▸ **Prompt**
Copy out, unchanged, every line from the start of the records to the line that contains "grt-ovfl-total = 0", and stop there.

-- Data for processing follows --

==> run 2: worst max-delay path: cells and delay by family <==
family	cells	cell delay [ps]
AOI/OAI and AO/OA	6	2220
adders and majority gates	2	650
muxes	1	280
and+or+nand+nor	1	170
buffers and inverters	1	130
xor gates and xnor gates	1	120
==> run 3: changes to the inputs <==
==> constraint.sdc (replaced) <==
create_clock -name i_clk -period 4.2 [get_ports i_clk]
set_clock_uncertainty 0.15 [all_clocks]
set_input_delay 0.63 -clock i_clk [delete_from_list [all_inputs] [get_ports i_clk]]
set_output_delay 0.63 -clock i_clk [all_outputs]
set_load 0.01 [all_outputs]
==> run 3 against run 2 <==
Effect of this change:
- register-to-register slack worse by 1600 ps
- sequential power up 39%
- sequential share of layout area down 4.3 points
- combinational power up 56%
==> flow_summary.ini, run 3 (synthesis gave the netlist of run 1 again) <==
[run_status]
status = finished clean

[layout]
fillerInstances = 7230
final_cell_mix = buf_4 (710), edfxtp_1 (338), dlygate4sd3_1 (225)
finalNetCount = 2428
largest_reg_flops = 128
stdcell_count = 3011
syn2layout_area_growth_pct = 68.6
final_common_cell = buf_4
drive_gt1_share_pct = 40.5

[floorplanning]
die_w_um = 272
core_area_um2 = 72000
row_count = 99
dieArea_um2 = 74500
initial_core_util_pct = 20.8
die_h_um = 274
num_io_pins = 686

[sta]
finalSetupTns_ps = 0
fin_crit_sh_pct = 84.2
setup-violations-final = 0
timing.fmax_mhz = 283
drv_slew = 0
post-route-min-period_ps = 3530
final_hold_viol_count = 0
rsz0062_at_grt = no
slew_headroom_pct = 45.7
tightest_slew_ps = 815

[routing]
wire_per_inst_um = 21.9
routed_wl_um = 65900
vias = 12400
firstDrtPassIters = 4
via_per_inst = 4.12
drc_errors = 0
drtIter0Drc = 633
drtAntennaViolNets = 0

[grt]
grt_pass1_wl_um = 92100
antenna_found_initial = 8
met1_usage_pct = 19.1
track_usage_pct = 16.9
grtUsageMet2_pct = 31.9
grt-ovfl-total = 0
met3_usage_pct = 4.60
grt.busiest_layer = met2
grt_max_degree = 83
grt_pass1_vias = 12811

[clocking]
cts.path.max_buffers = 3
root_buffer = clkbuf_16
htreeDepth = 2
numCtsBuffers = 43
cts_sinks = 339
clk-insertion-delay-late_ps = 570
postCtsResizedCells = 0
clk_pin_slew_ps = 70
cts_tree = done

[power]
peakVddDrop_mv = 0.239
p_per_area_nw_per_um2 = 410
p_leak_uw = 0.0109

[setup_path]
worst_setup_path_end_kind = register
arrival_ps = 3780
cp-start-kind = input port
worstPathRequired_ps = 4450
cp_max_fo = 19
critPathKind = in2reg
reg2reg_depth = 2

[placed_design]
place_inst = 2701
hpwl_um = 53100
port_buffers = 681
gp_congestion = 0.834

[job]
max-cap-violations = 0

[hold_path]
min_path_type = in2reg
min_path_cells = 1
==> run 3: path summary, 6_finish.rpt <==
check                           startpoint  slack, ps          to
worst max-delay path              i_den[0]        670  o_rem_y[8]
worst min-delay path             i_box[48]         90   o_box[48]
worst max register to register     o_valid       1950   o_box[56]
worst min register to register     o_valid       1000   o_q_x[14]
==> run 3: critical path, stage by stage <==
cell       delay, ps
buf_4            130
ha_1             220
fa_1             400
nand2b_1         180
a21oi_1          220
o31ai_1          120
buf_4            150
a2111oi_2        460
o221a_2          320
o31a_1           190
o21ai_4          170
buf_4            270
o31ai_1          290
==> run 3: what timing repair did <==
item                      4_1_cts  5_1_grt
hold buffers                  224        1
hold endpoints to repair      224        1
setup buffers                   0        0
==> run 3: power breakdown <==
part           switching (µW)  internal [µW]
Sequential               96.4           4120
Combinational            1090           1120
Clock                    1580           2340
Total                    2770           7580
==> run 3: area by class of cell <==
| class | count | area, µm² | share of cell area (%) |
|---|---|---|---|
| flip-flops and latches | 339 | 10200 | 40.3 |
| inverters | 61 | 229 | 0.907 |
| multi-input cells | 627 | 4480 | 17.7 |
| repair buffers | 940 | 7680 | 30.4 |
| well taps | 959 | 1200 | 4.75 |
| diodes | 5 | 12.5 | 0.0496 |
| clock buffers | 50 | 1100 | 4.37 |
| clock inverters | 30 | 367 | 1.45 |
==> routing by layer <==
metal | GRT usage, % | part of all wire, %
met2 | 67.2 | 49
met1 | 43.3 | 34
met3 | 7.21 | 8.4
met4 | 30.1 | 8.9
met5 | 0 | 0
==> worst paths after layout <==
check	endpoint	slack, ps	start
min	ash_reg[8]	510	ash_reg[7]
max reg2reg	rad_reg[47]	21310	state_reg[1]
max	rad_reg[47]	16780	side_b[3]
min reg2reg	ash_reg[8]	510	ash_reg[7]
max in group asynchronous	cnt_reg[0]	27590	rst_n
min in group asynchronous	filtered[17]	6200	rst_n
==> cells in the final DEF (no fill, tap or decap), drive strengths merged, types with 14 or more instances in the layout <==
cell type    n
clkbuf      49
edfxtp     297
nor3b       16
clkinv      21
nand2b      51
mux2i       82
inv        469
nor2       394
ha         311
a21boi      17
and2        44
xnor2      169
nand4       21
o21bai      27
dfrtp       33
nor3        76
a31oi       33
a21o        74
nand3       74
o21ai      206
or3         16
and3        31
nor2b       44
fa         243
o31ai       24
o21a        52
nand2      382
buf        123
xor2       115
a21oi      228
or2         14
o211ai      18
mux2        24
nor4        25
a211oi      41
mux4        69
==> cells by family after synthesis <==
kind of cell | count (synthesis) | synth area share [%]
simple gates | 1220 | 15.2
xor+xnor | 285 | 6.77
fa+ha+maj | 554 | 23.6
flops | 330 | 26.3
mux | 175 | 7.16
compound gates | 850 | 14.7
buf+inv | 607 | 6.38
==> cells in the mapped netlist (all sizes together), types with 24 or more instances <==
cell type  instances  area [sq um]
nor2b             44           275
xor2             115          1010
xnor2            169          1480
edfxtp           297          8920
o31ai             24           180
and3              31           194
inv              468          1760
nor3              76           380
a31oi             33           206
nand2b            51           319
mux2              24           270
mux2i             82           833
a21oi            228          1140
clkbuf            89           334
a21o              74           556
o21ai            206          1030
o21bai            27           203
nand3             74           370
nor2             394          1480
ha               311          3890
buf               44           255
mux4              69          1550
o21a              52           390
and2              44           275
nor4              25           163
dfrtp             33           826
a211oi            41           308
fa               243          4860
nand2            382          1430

-- Data for processing concluded --

▸ **Answer box**
==> run 2: worst max-delay path: cells and delay by family <==
family	cells	cell delay [ps]
AOI/OAI and AO/OA	6	2220
adders and majority gates	2	650
muxes	1	280
and+or+nand+nor	1	170
buffers and inverters	1	130
xor gates and xnor gates	1	120
==> run 3: changes to the inputs <==
==> constraint.sdc (replaced) <==
create_clock -name i_clk -period 4.2 [get_ports i_clk]
set_clock_uncertainty 0.15 [all_clocks]
set_input_delay 0.63 -clock i_clk [delete_from_list [all_inputs] [get_ports i_clk]]
set_output_delay 0.63 -clock i_clk [all_outputs]
set_load 0.01 [all_outputs]
==> run 3 against run 2 <==
Effect of this change:
- register-to-register slack worse by 1600 ps
- sequential power up 39%
- sequential share of layout area down 4.3 points
- combinational power up 56%
==> flow_summary.ini, run 3 (synthesis gave the netlist of run 1 again) <==
[run_status]
status = finished clean

[layout]
fillerInstances = 7230
final_cell_mix = buf_4 (710), edfxtp_1 (338), dlygate4sd3_1 (225)
finalNetCount = 2428
largest_reg_flops = 128
stdcell_count = 3011
syn2layout_area_growth_pct = 68.6
final_common_cell = buf_4
drive_gt1_share_pct = 40.5

[floorplanning]
die_w_um = 272
core_area_um2 = 72000
row_count = 99
dieArea_um2 = 74500
initial_core_util_pct = 20.8
die_h_um = 274
num_io_pins = 686

[sta]
finalSetupTns_ps = 0
fin_crit_sh_pct = 84.2
setup-violations-final = 0
timing.fmax_mhz = 283
drv_slew = 0
post-route-min-period_ps = 3530
final_hold_viol_count = 0
rsz0062_at_grt = no
slew_headroom_pct = 45.7
tightest_slew_ps = 815

[routing]
wire_per_inst_um = 21.9
routed_wl_um = 65900
vias = 12400
firstDrtPassIters = 4
via_per_inst = 4.12
drc_errors = 0
drtIter0Drc = 633
drtAntennaViolNets = 0

[grt]
grt_pass1_wl_um = 92100
antenna_found_initial = 8
met1_usage_pct = 19.1
track_usage_pct = 16.9
grtUsageMet2_pct = 31.9
grt-ovfl-total = 0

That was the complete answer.